**INSTRUCTIONS FOR THE TASK**. With the line containing "max_freq_ghz: 0.7094" as the start and the line containing "## layer usage" as the end, transcribe that span of the entries below exactly, including both.

**STUDY MATERIAL**.
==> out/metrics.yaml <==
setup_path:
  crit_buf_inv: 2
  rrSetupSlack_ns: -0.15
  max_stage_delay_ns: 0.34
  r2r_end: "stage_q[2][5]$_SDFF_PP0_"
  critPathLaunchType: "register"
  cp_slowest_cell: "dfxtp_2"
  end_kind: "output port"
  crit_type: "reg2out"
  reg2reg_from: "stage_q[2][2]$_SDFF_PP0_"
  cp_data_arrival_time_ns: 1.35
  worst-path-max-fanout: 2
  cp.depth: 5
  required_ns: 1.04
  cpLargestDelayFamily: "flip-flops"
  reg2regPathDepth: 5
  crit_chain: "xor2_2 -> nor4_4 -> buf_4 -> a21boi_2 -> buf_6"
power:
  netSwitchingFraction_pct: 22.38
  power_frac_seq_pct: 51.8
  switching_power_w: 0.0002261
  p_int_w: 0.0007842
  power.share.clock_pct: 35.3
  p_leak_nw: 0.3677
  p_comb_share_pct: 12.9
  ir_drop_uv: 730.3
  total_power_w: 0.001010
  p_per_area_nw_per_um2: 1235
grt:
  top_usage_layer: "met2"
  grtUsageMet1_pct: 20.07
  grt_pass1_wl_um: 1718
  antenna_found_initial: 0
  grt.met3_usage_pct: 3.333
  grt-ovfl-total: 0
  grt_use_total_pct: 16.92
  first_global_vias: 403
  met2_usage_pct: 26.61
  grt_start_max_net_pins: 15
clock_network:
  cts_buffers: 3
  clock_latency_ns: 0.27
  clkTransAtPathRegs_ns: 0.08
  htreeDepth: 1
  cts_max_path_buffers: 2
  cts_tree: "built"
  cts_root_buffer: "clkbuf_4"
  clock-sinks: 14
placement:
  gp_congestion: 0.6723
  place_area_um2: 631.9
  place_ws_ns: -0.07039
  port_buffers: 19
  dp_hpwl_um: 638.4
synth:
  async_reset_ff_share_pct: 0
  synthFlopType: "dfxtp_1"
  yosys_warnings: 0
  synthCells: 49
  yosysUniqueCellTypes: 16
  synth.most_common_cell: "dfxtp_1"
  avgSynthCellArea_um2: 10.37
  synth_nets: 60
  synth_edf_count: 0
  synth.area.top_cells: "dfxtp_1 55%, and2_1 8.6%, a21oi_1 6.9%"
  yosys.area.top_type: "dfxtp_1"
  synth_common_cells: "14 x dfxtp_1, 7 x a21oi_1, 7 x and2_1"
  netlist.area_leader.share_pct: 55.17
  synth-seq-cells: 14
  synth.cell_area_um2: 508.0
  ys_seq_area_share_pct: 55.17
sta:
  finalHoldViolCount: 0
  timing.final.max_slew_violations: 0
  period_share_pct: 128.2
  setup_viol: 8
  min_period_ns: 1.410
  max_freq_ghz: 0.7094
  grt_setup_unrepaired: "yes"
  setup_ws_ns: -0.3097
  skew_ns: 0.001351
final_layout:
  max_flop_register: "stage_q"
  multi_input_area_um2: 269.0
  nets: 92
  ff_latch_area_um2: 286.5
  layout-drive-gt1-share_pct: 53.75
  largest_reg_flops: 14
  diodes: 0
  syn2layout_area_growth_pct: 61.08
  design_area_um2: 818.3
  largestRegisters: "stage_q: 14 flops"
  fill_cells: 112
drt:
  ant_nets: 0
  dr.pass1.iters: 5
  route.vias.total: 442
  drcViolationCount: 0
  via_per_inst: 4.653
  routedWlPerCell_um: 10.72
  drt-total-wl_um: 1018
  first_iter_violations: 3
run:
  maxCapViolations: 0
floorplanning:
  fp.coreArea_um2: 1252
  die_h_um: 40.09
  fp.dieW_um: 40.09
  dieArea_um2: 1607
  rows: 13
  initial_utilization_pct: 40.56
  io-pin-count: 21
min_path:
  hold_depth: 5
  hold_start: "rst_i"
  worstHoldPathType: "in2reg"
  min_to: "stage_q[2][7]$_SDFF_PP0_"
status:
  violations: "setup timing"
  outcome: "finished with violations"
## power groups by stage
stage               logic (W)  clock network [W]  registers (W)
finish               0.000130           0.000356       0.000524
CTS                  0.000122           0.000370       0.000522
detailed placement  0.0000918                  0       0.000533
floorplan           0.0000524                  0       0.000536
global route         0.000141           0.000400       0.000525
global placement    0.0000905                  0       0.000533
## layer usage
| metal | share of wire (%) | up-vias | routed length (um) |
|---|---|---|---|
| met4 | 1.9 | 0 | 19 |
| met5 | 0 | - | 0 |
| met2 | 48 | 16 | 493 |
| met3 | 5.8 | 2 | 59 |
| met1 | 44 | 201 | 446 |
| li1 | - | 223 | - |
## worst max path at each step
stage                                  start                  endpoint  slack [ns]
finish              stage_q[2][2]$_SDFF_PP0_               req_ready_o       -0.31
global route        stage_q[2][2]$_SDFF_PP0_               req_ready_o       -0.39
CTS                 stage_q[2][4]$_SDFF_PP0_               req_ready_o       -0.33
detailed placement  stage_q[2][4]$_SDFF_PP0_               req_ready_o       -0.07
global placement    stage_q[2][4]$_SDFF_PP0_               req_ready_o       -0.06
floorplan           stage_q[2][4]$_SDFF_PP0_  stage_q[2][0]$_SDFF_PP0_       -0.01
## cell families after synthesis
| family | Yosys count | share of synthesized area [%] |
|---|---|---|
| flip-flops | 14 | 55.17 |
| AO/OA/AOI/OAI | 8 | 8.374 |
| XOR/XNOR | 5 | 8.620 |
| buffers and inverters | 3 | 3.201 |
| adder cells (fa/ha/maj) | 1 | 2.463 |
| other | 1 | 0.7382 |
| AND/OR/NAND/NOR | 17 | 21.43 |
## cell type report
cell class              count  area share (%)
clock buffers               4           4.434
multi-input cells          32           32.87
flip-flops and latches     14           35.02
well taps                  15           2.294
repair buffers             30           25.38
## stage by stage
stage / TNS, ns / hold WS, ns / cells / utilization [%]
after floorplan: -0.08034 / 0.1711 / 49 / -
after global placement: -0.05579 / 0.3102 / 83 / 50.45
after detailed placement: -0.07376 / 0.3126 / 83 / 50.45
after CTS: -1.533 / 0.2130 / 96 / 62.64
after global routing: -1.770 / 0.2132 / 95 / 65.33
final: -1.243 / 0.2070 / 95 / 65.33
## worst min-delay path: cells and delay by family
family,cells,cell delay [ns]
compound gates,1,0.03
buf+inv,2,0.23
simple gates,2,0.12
File: config.mk
export PLATFORM = sky130hd
export DESIGN_NAME = regfile_mp_flat
export DESIGN_NICKNAME = d
export VERILOG_FILES = /design/src/rtl/regfile_mp_pkg.sv /design/src/rtl/regfile_mp_if.sv /design/src/rtl/regfile_scoreboard.sv /design/src/rtl/regfile_mp.sv /design/src/flat_wrapper.sv
export SDC_FILE = /design/constraint.sdc
export NUM_CORES = 2
export LEC_CHECK = 0
export BUFFER_PORTS_ARGS = -buffer_cell sky130_fd_sc_hd__buf_4
export CAP_MARGIN = 20
export CORE_ASPECT_RATIO = 2
export CORE_MARGIN = 5
export CORE_UTILIZATION = 24
export DETAILED_ROUTE_END_ITERATION = 12
export GPL_TIMING_DRIVEN = 0
export PLACE_DENSITY_LB_ADDON = 0.1
export SYNTH_ARGS = -nofsm -noshare
export SYNTH_HDL_FRONTEND = slang
export SYNTH_HIERARCHICAL = 1
export SYNTH_SLANG_ARGS = --single-unit
export TNS_END_PERCENT = 50
File: constraint.sdc
create_clock -name clk -period 4 [get_ports clk]
set_input_delay 0.8 -clock clk [delete_from_list [all_inputs] [get_ports clk]]
set_output_delay 0.8 -clock clk [all_outputs]
set_load 0.005 [all_outputs]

**TASK OUTPUT**.
  max_freq_ghz: 0.7094
  grt_setup_unrepaired: "yes"
  setup_ws_ns: -0.3097
  skew_ns: 0.001351
final_layout:
  max_flop_register: "stage_q"
  multi_input_area_um2: 269.0
  nets: 92
  ff_latch_area_um2: 286.5
  layout-drive-gt1-share_pct: 53.75
  largest_reg_flops: 14
  diodes: 0
  syn2layout_area_growth_pct: 61.08
  design_area_um2: 818.3
  largestRegisters: "stage_q: 14 flops"
  fill_cells: 112
drt:
  ant_nets: 0
  dr.pass1.iters: 5
  route.vias.total: 442
  drcViolationCount: 0
  via_per_inst: 4.653
  routedWlPerCell_um: 10.72
  drt-total-wl_um: 1018
  first_iter_violations: 3
run:
  maxCapViolations: 0
floorplanning:
  fp.coreArea_um2: 1252
  die_h_um: 40.09
  fp.dieW_um: 40.09
  dieArea_um2: 1607
  rows: 13
  initial_utilization_pct: 40.56
  io-pin-count: 21
min_path:
  hold_depth: 5
  hold_start: "rst_i"
  worstHoldPathType: "in2reg"
  min_to: "stage_q[2][7]$_SDFF_PP0_"
status:
  violations: "setup timing"
  outcome: "finished with violations"
## power groups by stage
stage               logic (W)  clock network [W]  registers (W)
finish               0.000130           0.000356       0.000524
CTS                  0.000122           0.000370       0.000522
detailed placement  0.0000918                  0       0.000533
floorplan           0.0000524                  0       0.000536
global route         0.000141           0.000400       0.000525
global placement    0.0000905                  0       0.000533
## layer usage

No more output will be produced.